ひとしきり笑いきった森崎は、小さく呟いた。
「でもなんか、文化祭終わると気が抜けるよな。なんもやる気出ない。やり切った感っていうかさ」
燃え尽き症候群とでもいうのだろうか。確かに俺も、何の気力も沸かなくなっている。
あれほど熱中したバンドが終わり、目標がぶつっと切れてしまったせいだ。途方もない脱力感と、夏バテが延々と続いているような倦怠感。

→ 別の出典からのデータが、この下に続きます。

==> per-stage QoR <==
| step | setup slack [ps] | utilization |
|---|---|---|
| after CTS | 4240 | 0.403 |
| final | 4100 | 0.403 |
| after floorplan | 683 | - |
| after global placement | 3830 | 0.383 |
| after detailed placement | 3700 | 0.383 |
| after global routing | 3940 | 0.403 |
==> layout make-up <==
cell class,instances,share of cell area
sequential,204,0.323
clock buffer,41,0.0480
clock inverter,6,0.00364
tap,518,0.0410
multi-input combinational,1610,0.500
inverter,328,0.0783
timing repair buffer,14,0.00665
[src/rtl/porta_pkg.sv]
// porta_pkg: shared definitions for the door sensor encoder.
//   CODE_W       width of the entrada code word
//   porta_state_t  encoder FSM states
//   SEG_OFF      active-low seven-segment image with every segment dark
//   hex_to_seg() active-low seven-segment image (gfedcba) of a hex digit
package porta_pkg;

    localparam int CODE_W = 4;

    typedef enum logic [1:0] {
        IDLE = 2'd0,
        SEND = 2'd1,
        GAP  = 2'd2
    } porta_state_t;

    localparam logic [6:0] SEG_OFF = 7'b1111111;

    function automatic logic [6:0] hex_to_seg(input logic [3:0] v);
        logic [6:0] seg_hi;
        seg_hi = 7'h00;
        case (v)
            4'h0: seg_hi = 7'h3F;
            4'h1: seg_hi = 7'h06;
            4'h2: seg_hi = 7'h5B;
            4'h3: seg_hi = 7'h4F;
            4'h4: seg_hi = 7'h66;
            4'h5: seg_hi = 7'h6D;
            4'h6: seg_hi = 7'h7D;
            4'h7: seg_hi = 7'h07;
            4'h8: seg_hi = 7'h7F;
            4'h9: seg_hi = 7'h6F;
            4'hA: seg_hi = 7'h77;
            4'hB: seg_hi = 7'h7C;
            4'hC: seg_hi = 7'h39;
            4'hD: seg_hi = 7'h5E;
            4'hE: seg_hi = 7'h79;
            default: seg_hi = 7'h71;
        endcase
        // table is written active-high; the display pins are active-low
        return ~seg_hi;
    endfunction

endpackage

[src/rtl/debounce_bit.sv]
// debounce_bit: two-flop synchroniser followed by a per-bit debouncer.
//   clock    single clock, rising edge
//   reset_n  asynchronous active-low reset
//   raw      asynchronous sensor input
//   stable   debounced level, updates once the synchronised bit has been
//            seen at the same value for DEBOUNCE_CYCLES consecutive samples
module debounce_bit #(
    parameter int unsigned DEBOUNCE_CYCLES = 4
) (
    input  logic clock,
    input  logic reset_n,
    input  logic raw,
    output logic stable
);

    localparam int CNT_W = $clog2(DEBOUNCE_CYCLES + 1);
    localparam logic [CNT_W-1:0] CNT_MAX = CNT_W'(DEBOUNCE_CYCLES);

    logic             sync1;
    logic             sync2;
    logic             cand;
    logic [CNT_W-1:0] cnt;
    logic             mismatch;
    logic [8:0]       held;

    // cnt holds the number of matching samples after the one that reloaded
    // it, so the sample count including the current one is 1 on a reload and
    // cnt+2 otherwise. Deciding on the current sample keeps the bit latency
    // at 2 sync cycles plus exactly DEBOUNCE_CYCLES.
    assign mismatch = (sync2 != cand);
    assign held     = mismatch ? 9'd1 : (9'(cnt) + 9'd2);

    always_ff @(posedge clock or negedge reset_n) begin
        if (!reset_n) begin
            sync1  <= 1'b0;
            sync2  <= 1'b0;
            cand   <= 1'b0;
            cnt    <= '0;
            stable <= 1'b0;
        end else begin
            sync1 <= raw;
            sync2 <= sync1;
            if (mismatch) begin
                cand <= sync2;
                cnt  <= '0;
            end else if (cnt != CNT_MAX) begin
                cnt <= cnt + CNT_W'(1);
            end
            if (held >= 9'(DEBOUNCE_CYCLES)) begin
                stable <= sync2;
            end
        end
    end

endmodule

かといって、また一から何かをしたいかと言われると、それもまた億劫だ。
何かやりたいけどやりたくない。何もしないのは嫌だけど何かをやりたいわけではない。
そんな抜け殻状態の俺に、張り手をくらわせるような出来事が起きた。
放課後、駐輪場で自転車を探している時だった。
「なあ、俺偶然聞いちゃったんだけど」
「何を」
「杉山、どこにも出願しないらしいぜ」
話していたのは、俺の横でチェーンを外している男たち。一人は角刈り頭で、もう一人は離れ目でどこかで見たことのある顔だった。
杉山ってどの杉山だ、と思ったが、そんなひと学年に何人もいるような苗字でもない。
俺が沈黙している間にも、角刈りの男は食い気味で「マジで? なんで? 就職すんの?」と言った。離れ目男は、「知らねー。でもどこも出願しないってことはそうなんじゃね?」と笑いながら自転車をいじっていた。
「はあ? 頭いいのにもったいないな。学年トップじゃん」
「まああいつ、母子家庭だしな。家庭の事情ってやつじゃないのか」
嬉しそうに話す離れ目。そうだ、思い出した。カエルに似ている面。早人に何かとちょっかい出していた、赤松だ。
赤松はチェーンを外し、跨ろうとしていた。俺は思わずその肩をつかみ、動きを阻止した。赤松が困惑の表情で振り返る。
「今のどういうことですか」
早口で迫ると、「は? 誰お前」と赤松が、「急になんだよ」と角刈りが俺を睨みつけた。
俺も赤松を睨み返すと、離れた目は俺が誰なのか悟ったような色をした。
「あれ、お前どっかで見たことあるな。……あ、あれだ、文化祭で尾崎歌ってたやつだろ?」
角刈りが俺の肩を叩く。陽気に笑う。「ちょっと歌ってみろよ」と煽ってくる。
固まっているカエル顔が、昔早人に言った小言。それを黙って聞き流し、何もなかったような様子を見せる早人の顔。俺が赤松に対して怒っても、早人は眉一つひそめることなくただ笑っていた。滲み出すように思い出した。
あいつが後夜祭の出来事をクラスメイトからいじられているのを、廊下で見たことがあった。その時のあいつも、笑っていた気がする。悲しげもなく、誤魔化すわけでもなく、ただ目の前の現状に諦めていたような気がする。
「どういうことだって聞いてるだろ!」
胸倉を掴んだ瞬間、赤松が握っていた自転車がガシャンと大きな音を立てて倒れた。